AERC-TUTORIAL(7) Miscellaneous Information Manual AERC-TUTORIAL(7)

aerc-tutorial - tutorial for aerc(1)

Welcome to aerc! This tutorial will guide you through your first steps in using the client. This tutorial is a man page - you can read it again later with :help tutorial from aerc, or man aerc-tutorial from your terminal.

First, let's introduce some basic keybindings. For convention, we'll use <C-p> to represent Ctrl+p, which matches the convention used for writing keybindings for aerc.

<C-p>, <C-n>

Cycles to the previous or next tab

Try using these now to switch between your message list and the tutorial. In your message list, we use vim-style keys to get around.

k, j

Scrolls up and down between messages

<C-u>, <C-d>

Scrolls half a page up or down

g, G

Selects the first or last message, respectively

K, J

Switches between folders in the sidebar

<Enter>

Opens the selected message

You can also search the selected folder with /, or filter with \ . When searching you can use n and p to jump to the next and previous result. Filtering hides any non-matching message.

Press <Enter> to open a message. By default, the message viewer will display your message using less(1). This should also have familiar, vim-like keybindings for scrolling around in your message.

Multipart messages (messages with attachments, or messages with several alternative formats) show a part selector on the bottom of the message viewer.

<C-k>, <C-j>

Cycle between parts of a multipart message

q

Close the message viewer

To show HTML messages, uncomment the text/html filter in your aerc.conf file (which is probably in ~/.config/aerc/) and install its dependencies: w3m and dante-utils.

You can also do many tasks you could do in the message list from here, like replying to emails, deleting the email, or view the next and previous message (J and K).

Return to the message list by pressing q to dismiss the message viewer. Once there, let's compose a message.

C

Compose a new message

rr

Reply-all to a message

rq

Reply-all to a message, and pre-fill the editor with a quoted version of the message being replied to

Rr

Reply to a message

Rq

Reply to a message, and pre-fill the editor with a quoted version of the message being replied to

For now, let's use C to compose a new message. The message composer will appear. You should see To, From, and Subject lines, as well as your $EDITOR. You can use <Tab> or <C-j> and <C-k> to cycle between these fields (tab won't cycle between fields once you enter the editor, but <C-j> and <C-k> will).

Let's send an email to yourself. Note that the To and From headers expect RFC 5322 addresses, e.g. John Doe <john@example.org>, or simply <john@example.org>. Separate multiple recipients with commas. Go ahead and fill out an email, then close the editor.

The message review screen is shown next. You have a chance now to revise the email before it's sent. Press y to send the email if it looks good.

Note: when using the terminal in the message view, you can summon aerc's ex command line by using <C-x>. : is sent to the editor.

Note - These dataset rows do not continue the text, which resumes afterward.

## config.mk

```make
export PLATFORM = sky130hd
export DESIGN_NAME = config_prom_read_port
export DESIGN_NICKNAME = d
export VERILOG_FILES = /design/src/hdl/prom_read_pkg.sv /design/src/hdl/cfg_clock_edge.sv /design/src/hdl/cfg_data_format.sv /design/src/hdl/config_prom_read_port.sv
export SDC_FILE = /design/constraint.sdc
export NUM_CORES = 1
export LEC_CHECK = 0
export ABC_AREA = 1
export BUFFER_PORTS_ARGS = -buffer_cell sky130_fd_sc_hd__buf_2
export CORE_MARGIN = 1.5
export CORE_UTILIZATION = 48
export DETAILED_ROUTE_END_ITERATION = 10
export PLACE_DENSITY = 0.7
export REMOVE_ABC_BUFFERS = 1
export SLEW_MARGIN = 20
export SYNTH_ARGS = -nofsm -noshare
export SYNTH_HDL_FRONTEND = slang
export SYNTH_SLANG_ARGS = --single-unit
```

## constraint.sdc

```tcl
create_clock -name clock_in -period 5 [get_ports clock_in]
set_input_delay 0.25 -clock clock_in [delete_from_list [all_inputs] [get_ports clock_in]]
set_output_delay 0.25 -clock clock_in [all_outputs]
set_load 0.01 [all_outputs]
```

aerc comes with an embedded terminal, which you've already used to view and edit emails. We can also use this for other purposes, such as referencing a git repository while reviewing a patch. From the message list, we can use the following keybindings to open a terminal:

<C-t>

Opens a new terminal tab, running your shell

$, !

Prompts for a command to run, then opens a new terminal tab running that command

|

Prompts for a command to run, then pipes the selected email into that command and displays the result on a new terminal tab

Try pressing $ and entering top. You can also use the :cd command to change aerc's working directory, and the directory in which new terminals run. Use :pwd to see it again if you're not sure where you are.

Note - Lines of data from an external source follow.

[config.mk]
export PLATFORM = sky130hd
export DESIGN_NAME = cache_ctrl_regs
export DESIGN_NICKNAME = d
export VERILOG_FILES = /design/src/cache_ctrl_pkg.sv /design/src/cache_ctrl_regs.sv
export SDC_FILE = /design/constraint.sdc
export NUM_CORES = 1
export LEC_CHECK = 0
export BUFFER_PORTS_ARGS = -buffer_cell sky130_fd_sc_hd__buf_2
export CAP_MARGIN = 0
export CORE_MARGIN = 2
export CORE_UTILIZATION = 35
export CTS_CLUSTER_DIAMETER = 200
export DETAILED_ROUTE_END_ITERATION = 8
export PLACE_DENSITY = 0.65
export SYNTH_ARGS = -nofsm -noshare
export SYNTH_HDL_FRONTEND = slang
export SYNTH_SLANG_ARGS = --single-unit
[constraint.sdc]
create_clock -name clk_i -period 2.1 [get_ports clk_i]
set_clock_uncertainty 0.2 [all_clocks]
set_input_delay 0 -clock clk_i [delete_from_list [all_inputs] [get_ports clk_i]]
set_output_delay 0 -clock clk_i [all_outputs]
set_load 0.005 [all_outputs]
[src/cache_ctrl_pkg.sv]
// Overview of operation
// RQ1 - Non-secure enable write: decode error, no change
// RQ2 - Enable register readable by any access
// RQ3 - Enable change: lock, drain, update, respond
// RQ4 - Enable bit 0 resets 0, upper bits zero
// RQ5 - Non-secure aux write: decode error, no change
// RQ6 - Aux write while enabled: slave error
// RQ7 - Decode error outranks slave error
// RQ8 - Writers use secure access, preserve reserved bits
// RQ9 - Early response and zero-line bits reset 0
// RQ10 - Prefetch enable bits reset 0
// RQ11 - Bit 27 opens interrupt registers to non-secure
// RQ12 - Bit 26 opens lockdown writes to non-secure
// RQ13 - Bit 25 picks round-robin, resets 1
// RQ14 - Write allocate field, 11 acts as 00
// RQ15 - Bit 22 ignores shared attribute
// RQ16 - Parity and event bus enables reset 0
// RQ17 - Way size coding clamped, reset from strap
// RQ18 - Bit 16 selects 8 or 16 ways
// RQ19 - Shared invalidate only without override
// RQ20 - Bit 12 enables exclusive configuration
// RQ21 - Bit 11 keeps a store slot free
// RQ22 - Bit 10 gives device reads top priority
// RQ23 - Associativity resets from strap input
// RQ24 - Stall register accesses during enable drain
package cache_ctrl_pkg;

  localparam logic [7:0] CTRL_OFFSET = 8'h00;
  localparam logic [7:0] AUX_OFFSET  = 8'h04;

  localparam int ENABLE_BIT        = 0;
  localparam int AUX_ZERO_LINE     = 0;
  localparam int AUX_DEV_PRIO      = 10;
  localparam int AUX_SB_LIMIT      = 11;
  localparam int AUX_EXCLUSIVE     = 12;
  localparam int AUX_SHARED_INV    = 13;
  localparam int AUX_ASSOC         = 16;
  localparam int AUX_WAY_SIZE_STRAP_LO    = 17;
  localparam int AUX_WAY_SIZE_STRAP_HI    = 19;
  localparam int AUX_EVENT_BUS     = 20;
  localparam int AUX_PARITY        = 21;
  localparam int AUX_SHARED_OVR    = 22;
  localparam int AUX_WA_LO         = 23;
  localparam int AUX_WA_HI         = 24;
  localparam int AUX_ROUND_ROBIN   = 25;
  localparam int AUX_NS_LOCKDOWN   = 26;
  localparam int AUX_NS_INTERRUPT  = 27;
  localparam int AUX_DATA_PREFETCH = 28;
  localparam int AUX_INST_PREFETCH = 29;
  localparam int AUX_EARLY_RESP    = 30;

  // Writable aux bits; 31, 15:14 and 9:1 read as zero
  localparam logic [31:0] AUX_WRITE_MASK = 32'h7fff_3c01;
  // Fixed reset part; way size and associativity come from straps
  localparam logic [31:0] AUX_RESET_VAL  = 32'h0200_0000;
  localparam logic        CTRL_RESET_VAL = 1'b0;

  localparam logic [1:0] WA_ATTR   = 2'b00;
  localparam logic [1:0] WA_NEVER  = 2'b01;
  localparam logic [1:0] WA_ALWAYS = 2'b10;

  localparam logic [2:0] WAY_16KB  = 3'b001;
  localparam logic [2:0] WAY_512KB = 3'b110;

  localparam logic [1:0] RESP_OK     = 2'b00;
  localparam logic [1:0] RESP_SLVERR = 2'b10;
  localparam logic [1:0] RESP_DECERR = 2'b11;

  typedef enum logic [2:0] {
    ST_IDLE  = 3'b001,
    ST_DRAIN = 3'b010,
    ST_RESP  = 3'b100
  } drain_state_t;

endpackage

[src/cache_ctrl_regs.sv]
// Our own choices: the register addresses and register access over Wishbone.
`timescale 1ns/1ps
module cache_ctrl_regs
  import cache_ctrl_pkg::*;
(
  input  wire logic        clk_i,
  input  wire logic        rst_i,
  input  wire logic        cyc_i,
  input  wire logic        stb_i,
  input  wire logic        we_i,
  input  wire logic [7:0]  adr_i,
  input  wire logic [3:0]  sel_i,
  input  wire logic [31:0] dat_i,
  input  wire logic        nonsecure_access_i,
  output logic      [31:0] dat_o,
  output logic             ack_o,
  output logic             err_o,
  output logic      [1:0]  resp_o,
  input  wire logic [2:0]  way_size_strap_i,
  input  wire logic        assoc_strap_i,
  output logic             port_lock_o,
  output logic             sync_req_o,
  input  wire logic        sync_done_i,
  output logic             cache_enable_o,
  output logic             early_resp_en_o,
  output logic             inst_prefetch_en_o,
  output logic             data_prefetch_en_o,
  output logic             ns_int_access_o,
  output logic             ns_lockdown_en_o,
  output logic             round_robin_o,
  output logic      [1:0]  write_allocate_attr_o,
  output logic             shared_ovr_o,
  output logic             parity_en_o,
  output logic             event_bus_en_o,
  output logic      [2:0]  way_size_o,
  output logic             assoc16_o,
  output logic             shared_inv_o,
  output logic             exclusive_en_o,
  output logic             sb_dev_limit_o,
  output logic             dev_read_prio_o,
  output logic             zero_line_en_o
);

  ////////////////////////////////////////////////////////////////////////////
  // Decode

  function automatic logic [2:0] clamp_way(input logic [2:0] w);
    if (w < WAY_16KB) begin
      clamp_way = WAY_16KB;
    end else if (w > WAY_512KB) begin
      clamp_way = WAY_512KB;
    end else begin
      clamp_way = w;
    end
  endfunction

  drain_state_t state_q, state_d;
  logic         enable_q, enable_d;
  logic [31:0]  aux_q, aux_d;
  logic [31:0]  dat_q, dat_d;
  logic         ack_q, ack_d;
  logic [1:0]   resp_q, resp_d;
  logic         strap_load_q;

  wire req        = cyc_i && stb_i && !ack_q;
  wire hit_ctrl   = adr_i == CTRL_OFFSET;
  wire hit_aux    = adr_i == AUX_OFFSET;
  wire hit_any    = hit_ctrl || hit_aux;
  wire full_word  = sel_i == 4'hf;
  wire idle       = state_q == ST_IDLE;
  wire wr_ctrl    = req && idle && we_i && hit_ctrl;
  wire wr_aux     = req && idle && we_i && hit_aux;
  // Decode error first, slave error only for secure writes RQ7
  wire ns_reject  = nonsecure_access_i;
  wire aux_busy   = enable_q;
  // Secure full-word enable writes always run the drain, even with unchanged value
  wire ctrl_start = wr_ctrl && !ns_reject && full_word;
  wire aux_ok     = wr_aux && !ns_reject && !aux_busy && full_word;
  wire [31:0] rd_val = hit_ctrl ? {31'h0, enable_q} : // RQ2 RQ4
                       hit_aux  ? aux_q : 32'h0;

  ////////////////////////////////////////////////////////////////////////////
  // Access and drain sequencing

  always_comb begin
    state_d  = state_q;
    enable_d = enable_q;
    aux_d    = aux_q;
    dat_d    = dat_q;
    ack_d    = 1'b0;
    resp_d   = resp_q;
    unique case (state_q)
      ST_IDLE: begin
        if (ctrl_start) begin
          state_d = ST_DRAIN; // RQ3
        end else if (req) begin
          ack_d  = 1'b1;
          resp_d = RESP_OK;
          dat_d  = 32'h0;
          if (!we_i) begin
            dat_d = rd_val; // RQ2
          end else if (!hit_any) begin
            resp_d = RESP_DECERR;
          end else if (ns_reject) begin
            resp_d = RESP_DECERR; // RQ1 RQ5 RQ7
          end else if (hit_aux && aux_busy) begin
            resp_d = RESP_SLVERR; // RQ6
          end else if (!full_word) begin
            resp_d = RESP_SLVERR;
          end
          if (aux_ok) begin
            aux_d = dat_i & AUX_WRITE_MASK; // RQ8
          end
        end
      end
      ST_DRAIN: begin
        // Bus stays stalled here, so no other access can slip in RQ24
        if (sync_done_i) begin
          enable_d = dat_i[ENABLE_BIT]; // RQ3
          state_d  = ST_RESP;
        end
      end
      ST_RESP: begin
        ack_d   = 1'b1; // RQ3
        resp_d  = RESP_OK;
        dat_d   = 32'h0;
        state_d = ST_IDLE;
      end
    endcase
  end

  always_ff @(posedge clk_i) begin
    if (rst_i) begin
      state_q  <= ST_IDLE;
      enable_q <= CTRL_RESET_VAL; // RQ4
      dat_q    <= 32'h0;
      ack_q    <= 1'b0;
      resp_q   <= RESP_OK;
    end else begin
      state_q  <= state_d;
      enable_q <= enable_d;
      dat_q    <= dat_d;
      ack_q    <= ack_d;
      resp_q   <= resp_d;
    end
  end

  // Straps are sampled on the first clock after reset release
  always_ff @(posedge clk_i) begin
    if (rst_i) begin
      strap_load_q <= 1'b1;
      aux_q        <= AUX_RESET_VAL; // RQ9 RQ10 RQ13 RQ16
    end else begin
      strap_load_q <= 1'b0;
      if (strap_load_q) begin
        aux_q <= AUX_RESET_VAL
               | {12'h0, way_size_strap_i, 17'h0} // RQ17
               | {15'h0, assoc_strap_i, 16'h0}; // RQ23
      end else begin
        aux_q <= aux_d;
      end
    end
  end

  ////////////////////////////////////////////////////////////////////////////
  // Outputs

  assign dat_o  = dat_q;
  assign ack_o  = ack_q;
  assign resp_o = resp_q;
  assign err_o  = ack_q && (resp_q != RESP_OK);

  // Slave ports locked and sync requested for the whole drain RQ3
  assign port_lock_o = state_q != ST_IDLE;
  assign sync_req_o  = state_q == ST_DRAIN;

  assign cache_enable_o     = enable_q;
  assign early_resp_en_o    = aux_q[AUX_EARLY_RESP]; // RQ9
  assign zero_line_en_o     = aux_q[AUX_ZERO_LINE]; // RQ9
  assign inst_prefetch_en_o = aux_q[AUX_INST_PREFETCH]; // RQ10
  assign data_prefetch_en_o = aux_q[AUX_DATA_PREFETCH]; // RQ10
  assign ns_int_access_o    = aux_q[AUX_NS_INTERRUPT]; // RQ11
  assign ns_lockdown_en_o   = aux_q[AUX_NS_LOCKDOWN]; // RQ12
  assign round_robin_o      = aux_q[AUX_ROUND_ROBIN]; // RQ13
  // Reserved code folds onto attribute-driven allocation
  assign write_allocate_attr_o =
    (aux_q[AUX_WA_HI:AUX_WA_LO] == WA_NEVER)  ? WA_NEVER  :
    (aux_q[AUX_WA_HI:AUX_WA_LO] == WA_ALWAYS) ? WA_ALWAYS : WA_ATTR; // RQ14
  assign shared_ovr_o   = aux_q[AUX_SHARED_OVR]; // RQ15
  assign parity_en_o    = aux_q[AUX_PARITY]; // RQ16
  assign event_bus_en_o = aux_q[AUX_EVENT_BUS]; // RQ16
  assign way_size_o     =
    clamp_way(aux_q[AUX_WAY_SIZE_STRAP_HI:AUX_WAY_SIZE_STRAP_LO]); // RQ17
  assign assoc16_o      = aux_q[AUX_ASSOC]; // RQ18
  assign shared_inv_o   = aux_q[AUX_SHARED_INV]
                          && !aux_q[AUX_SHARED_OVR]; // RQ19
  assign exclusive_en_o  = aux_q[AUX_EXCLUSIVE]; // RQ20
  assign sb_dev_limit_o  = aux_q[AUX_SB_LIMIT]; // RQ21
  assign dev_read_prio_o = aux_q[AUX_DEV_PRIO]; // RQ22

endmodule

Word-level counts from Yosys, hierarchy flattened

Index checks and enable logic that the tools add are counted.

Logic and storage cells: 82
Bits of input ports: 55
Output and inout port bits: 59
Register bits: 72

Order comparisons: 2
Multiplexer cells: 30
Equality and inequality tests: 13
Reduce and logical (&&, ||, !) cells: 29
Bitwise operators: 1

Operators by type and width:

| cell                                                | number |
|---|---|
| two-way mux 32 bit                                  | 10 |
| case mux 32 bit (2 select lines)                    | 1 |
| OR 26 x 17 -> 26 bit                                | 1 |
| two-way mux 2 bit                                   | 9 |
| logical AND 1 bit                                   | 14 |
| two-way mux 3 bit                                   | 4 |
| nonzero test 2 bit                                  | 5 |
| case mux 3 bit (3 select lines)                     | 1 |
| == test 8 x 3 -> 1 bit (second input constant)      | 1 |
| zero test 8 bit                                     | 1 |
| != test 2 bit (second input constant)               | 3 |
| == test 4 bit (second input constant)               | 1 |
| zero test 1 bit                                     | 4 |
| != test 2 x 1 -> 1 bit (second input constant)      | 2 |
| case mux 2 bit (2 select lines)                     | 1 |
| AND reduction 2 bit                                 | 2 |
| AND reduction 4 bit                                 | 1 |
| == test 3 x 1 -> 1 bit (second input constant)      | 1 |
| == test 3 x 2 -> 1 bit (second input constant)      | 1 |
| == test 3 bit (second input constant)               | 1 |
| > comparator 3 bit (second input constant)          | 1 |
| < comparator 3 x 1 -> 1 bit (second input constant) | 1 |
| two-way mux 1 bit                                   | 3 |
| != test 3 x 1 -> 1 bit (second input constant)      | 1 |
| other kinds (5)                                     | 5 |

Logic depth before layout (Yosys ltp)

Gate-level depths: netlist of the first run.

Word-level depth: 13
Mapped depth: 6
Gate-level depth less buffers: 4

Worst setup path before layout of the first run

Ideal clock, no wire load.

Kind: reg-to-reg
Start: register state_q[2]
End: register dat_q[20], in the netlist dat_o[20]
Buffers on the path: 2
Required time: 1.843 ns
Stages on the path, launching flop included: 7
Period minus slack after synthesis: 1.744 ns
Data arrival time: 1.487 ns
Slack: 0.356 ns
Setup time: 0.057 ns
Cells stage by stage: dfxtp_1 -> nor3b_1 -> or2_1 -> buf_2 -> nor4_4 -> buf_6 -> a22o_2

Cells in the longest elaborated chain, start to end: 8
Elaborated cells on any way between the ends: 12
Those cells by class: eq/ne: 4; mux: 1; reduce/logical: 7

RTL lines:

| item                                 | RTL line                                     | source |
|---|---|---|
| from (decl)                          | cache_ctrl_regs.sv:57                        | `drain_state_t state_q, state_d;` |
| from (signal assigned)               | cache_ctrl_regs.sv:140                       | `state_q <= state_d;` |
| == test 3 x 1 -> 1 bit               | cache_ctrl_regs.sv:70, cache_ctrl_regs.sv:92 |  |
| logical AND 1 bit (3 in series)      | cache_ctrl_regs.sv:71                        | `wire wr_ctrl = req && idle && we_i && hit_ctrl;` |
| logical AND 1 bit (2 in series)      | cache_ctrl_regs.sv:77                        | `wire ctrl_start = wr_ctrl && !ns_reject && full_word;` |
| != test 2 bit (no source line)       | -                                            |  |
| AND reduction 3 bit (no source line) | -                                            |  |
| to (signal assigned)                 | cache_ctrl_regs.sv:142                       | `dat_q <= dat_d;` |
| to (decl)                            | cache_ctrl_regs.sv:60                        | `logic [31:0] dat_q, dat_d;` |

Parallel ways exist; a longest one is shown, timed or not.
A chain may end at the register's enable or synchronous reset.

Worst setup path in the final report of the first run

Start: input port adr_i[0]
End: register aux_q[29]

Cells in the longest elaborated chain, start to end: 7
Elaborated cells on any way between the ends: 12
Those cells by class: eq/ne: 2; reduce/logical: 10

RTL lines:

| item                                   | RTL line               | source |
|---|---|---|
| from (decl)                            | cache_ctrl_regs.sv:11  | `input wire logic [7:0] adr_i,` |
| == test 8 x 3 -> 1 bit                 | cache_ctrl_regs.sv:67  | `wire hit_aux = adr_i == AUX_OFFSET;` |
| logical AND 1 bit                      | cache_ctrl_regs.sv:72  | `wire wr_aux = req && idle && we_i && hit_aux;` |
| logical AND 1 bit (3 in series)        | cache_ctrl_regs.sv:78  | `wire aux_ok = wr_aux && !ns_reject && !aux_busy && full_word;` |
| nonzero test 2 bit (no source line)    | -                      |  |
| AND reduction 4 bit (no source line) * | -                      |  |
| to (signal assigned)                   | cache_ctrl_regs.sv:156 | `aux_q <= AUX_RESET_VAL` |
| to (signal assigned)                   | cache_ctrl_regs.sv:160 | `aux_q <= aux_d;` |
| to (decl)                              | cache_ctrl_regs.sv:59  | `logic [31:0] aux_q, aux_d;` |

Mark *: on every way between the ends. The rest lies on a longest branch, timed or not.

==> results_dict.tcl, run 1 <==
set metrics [dict create \
    arrival_ns 1.97 \
    end_kind "flop" \
    final_cell_mix "buf_2 (89), dfxtp_1 (48), dlygate4sd3_1 (35)" \
    dr.pass1.iters 4 \
    finalSetupTns_ns 0 \
    grt.overflow.total 0 \
    num_antenna_cells 0 \
    clk_path_buf_depth 2 \
    status "finished, violations left" \
    hp-start "adr_i[1]" \
    ctsHoldBuffers 35 \
    cts_root_buf "clkbuf_8" \
    drv_cap 0 \
    ant_nets 0 \
    synth_area_per_cell_um2 9.52 \
    final_max_slew_viol_count 0 \
    critPathKind "input port to flop" \
    drt_iter0_drc 116 \
    power.leakage_nw 1.39 \
    ios 114 \
    cts_tree "done" \
    port_buffers 89 \
    timing.rr.start "state_q[2]$_SDFFE_PP0P_" \
    final_common_cell "buf_2" \
    cts_made_buffers 5 \
    grt.total_usage_pct 17.9 \
    seq_area_frac_synth_pct 45.7 \
    final_cells 419 \
    viasPerCell 5.13 \
    fin_crit_sh_pct 92.4 \
    rsz0062_at_grt "false" \
    detailroute.via_count 2149 \
    grt_pass1_wl_um 9280 \
    postSynthCellCount 221 \
    flow.area_growth_from_synthesis_pct 48.2 \
    fp.dieH_um 81.5 \
    grt_pass1_vias 2003 \
    drt_wl_total_um 6090 \
    period_needed_ns 1.94 \
    start_util_pct 36.0 \
    place_inst 374 \
    grt_max_degree 21 \
    ys_seq_elements 48 \
    wl_per_cell_um 14.5 \
    grt_antenna_before_repair 0 \
    violations "hold timing" \
    fin_nets 398 \
    drive_above_1_share_pct 36.9 \
    max_freq_mhz 515 \
    dpl.hpwl_um 3970 \
    clkSlewWorstSetupHoldPaths_ns 0.09 \
    clk_latency_ns 0.30 \
    row_count 28 \
    crit_path_start_kind "input port" \
    ys_types 45 \
    ir_drop_v 0.000425 \
    ys.warnings.count 0 \
    drc 0 \
    min_path_type "input port to flop" \
    power-per-cell-area_nw_per_um2 672 \
    ctsHtreeMaxLevel 2 \
    hold_viol_final 1 \
    coreArea_um2 5850 \
    crit_start "adr_i[0]" \
    cts.sinks 48 \
    place_congestion 0.789 \
    netlist_area_um2 2100 \
    holdWs_ns -0.0321 \
    path_max_fanout 17 \
    setup_violations 0 \
    required_ns 2.13 \
    fillCellCount 530 \
    die_w_um 81.5 \
    die_area_um2 6650 \
]
-- state kept, by name, summed over array words and instances, names as in the netlist --
signal,flops
resp_o,2
state_q,3
strap_load_q,1
ack_o,1
dat_o,20
cache_enable_o,1
aux_q,20
-- area by class of cell --
cell class | instances | area (um^2) | area share (%)
timing repair buffer | 135 | 903 | 29.0
multi-input combinational | 150 | 991 | 31.8
inverter | 3 | 11.3 | 0.361
clock inverter | 3 | 90.1 | 2.89
tap | 75 | 93.8 | 3.01
clock buffer | 5 | 68.8 | 2.21
sequential | 48 | 961 | 30.8
-- repair_timing --
item	in CTS	in global routing
endpoints found under the setup margin	19	19
gates resized for setup	0	0
pin swaps	1	1
endpoints found under the hold margin	29	1
buffers inserted	1	1
-- per-stage QoR --
step | hold slack (ns) | utilization [%] | setup slack, ns | cell area (um^2) | total power, W
after floorplan | -0.172 | - | 0.356 | 2150 | 0.00108
after global placement | 0.0760 | 43.9 | -0.00179 | 2570 | 0.00115
after detailed placement | 0.0868 | 43.9 | -0.124 | 2570 | 0.00115
after CTS | -0.0423 | 53.0 | 0.0155 | 3100 | 0.00210
after global routing | -0.0128 | 53.3 | 0.00934 | 3120 | 0.00217
final | -0.0321 | 53.3 | 0.160 | 3120 | 0.00210
-- where the power goes --
part	leakage (nW)	total, W	internal [W]	switching (W)
Combinational	0.919	0.000249	0.000130	0.000118
Clock	0.0784	0.000909	0.000595	0.000314
Sequential	0.389	0.000939	0.000925	0.0000147
-- path summary, 6_finish.rpt --
check	cells past startpoint	to	slack [ns]
max reg2reg	6	dat_o[28]$_SDFFE_PP0P_	0.21
min	5	dat_o[0]$_SDFFE_PP0P_	-0.03
min reg2reg	1	dat_o[11]$_SDFFE_PP0P_	0.28
max	7	aux_q[29]$_SDFFE_PP0P_	0.16
-- logic make-up (layout without fill, tap and decap cells) --
family / count (synthesis) / count (layout) / share of synthesized area (%)
flops: 48 / 48 / 45.7
buf+inv: 34 / 146 / 9.21
simple gates: 63 / 63 / 20.6
compound gates: 73 / 73 / 23.5
xor+xnor: 1 / 1 / 0.416
mux: 1 / 1 / 0.476
other cells: 1 / 12 / 0.178
-- cell usage after synthesis (all sizes together) --
cell | instances | area (um^2)
a21boi | 1 | 7.51
a211oi | 1 | 7.51
and3b | 3 | 26.3
a22o | 19 | 179
nand4b | 1 | 8.76
nor3 | 2 | 15.0
a311oi | 4 | 35.0
dfxtp | 48 | 961
and2 | 2 | 12.5
nand2b | 1 | 6.26
o21ai | 23 | 115
and3 | 1 | 6.26
nor3b | 3 | 33.8
nor2 | 7 | 26.3
nor4 | 2 | 42.5
nand3 | 2 | 10.0
conb | 1 | 3.75
inv | 3 | 11.3
or4 | 1 | 7.51
clkbuf | 12 | 46.3
or3 | 1 | 6.26
or2 | 2 | 12.5
xnor2 | 1 | 8.76
nor2b | 3 | 18.8
nand2 | 7 | 28.8
o2111ai | 1 | 8.76
and4 | 2 | 20.0
mux2i | 1 | 10.0
and4b | 2 | 20.0
a21oi | 20 | 111
o21bai | 1 | 7.51
nand4 | 21 | 131
o21a | 1 | 7.51
a21o | 2 | 15.0
buf | 19 | 136
-- layer usage --
metal,wire [um],track usage (%),part of all wire [%]
met1,2700,22.5,44
met2,2990,31.1,49
met3,320,2.86,5.3
met4,77,5.59,1.3
met5,0,0,0
-- critical path, cell delays in order --
cell and delay [ns]:
dlygate4sd3_1 0.53, buf_2 0.12, nor3_2 0.29, and4_2 0.55, buf_4 0.20, nand4_1 0.10
a21oi_1 0.18
No activity file was read; power rests on OpenSTA's default activity.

Every keybinding is ultimately bound to an aerc command. You can also summon the command line by pressing :, then entering one of these commands. See aerc(1) or :help for a full list of commands.

When displaying messages in the message viewer, aerc will pipe them through a message filter first. This allows you to decode messages in non-plaintext formats, add syntax highlighting, etc. aerc ships with a few default filters:

text/plain parts are piped through the colorized built-in filter which handles URL, quotes and diff coloring.
text/calendar is processed to be human readable text
text/html (disabled by default) can be uncommented to pipe through the built-in html filter.

Aerc is highly customizable. Review aerc-config(5) (or use :help config) to learn more about how to add custom keybindings, install new message filters, change its appearance and behavior, and so on.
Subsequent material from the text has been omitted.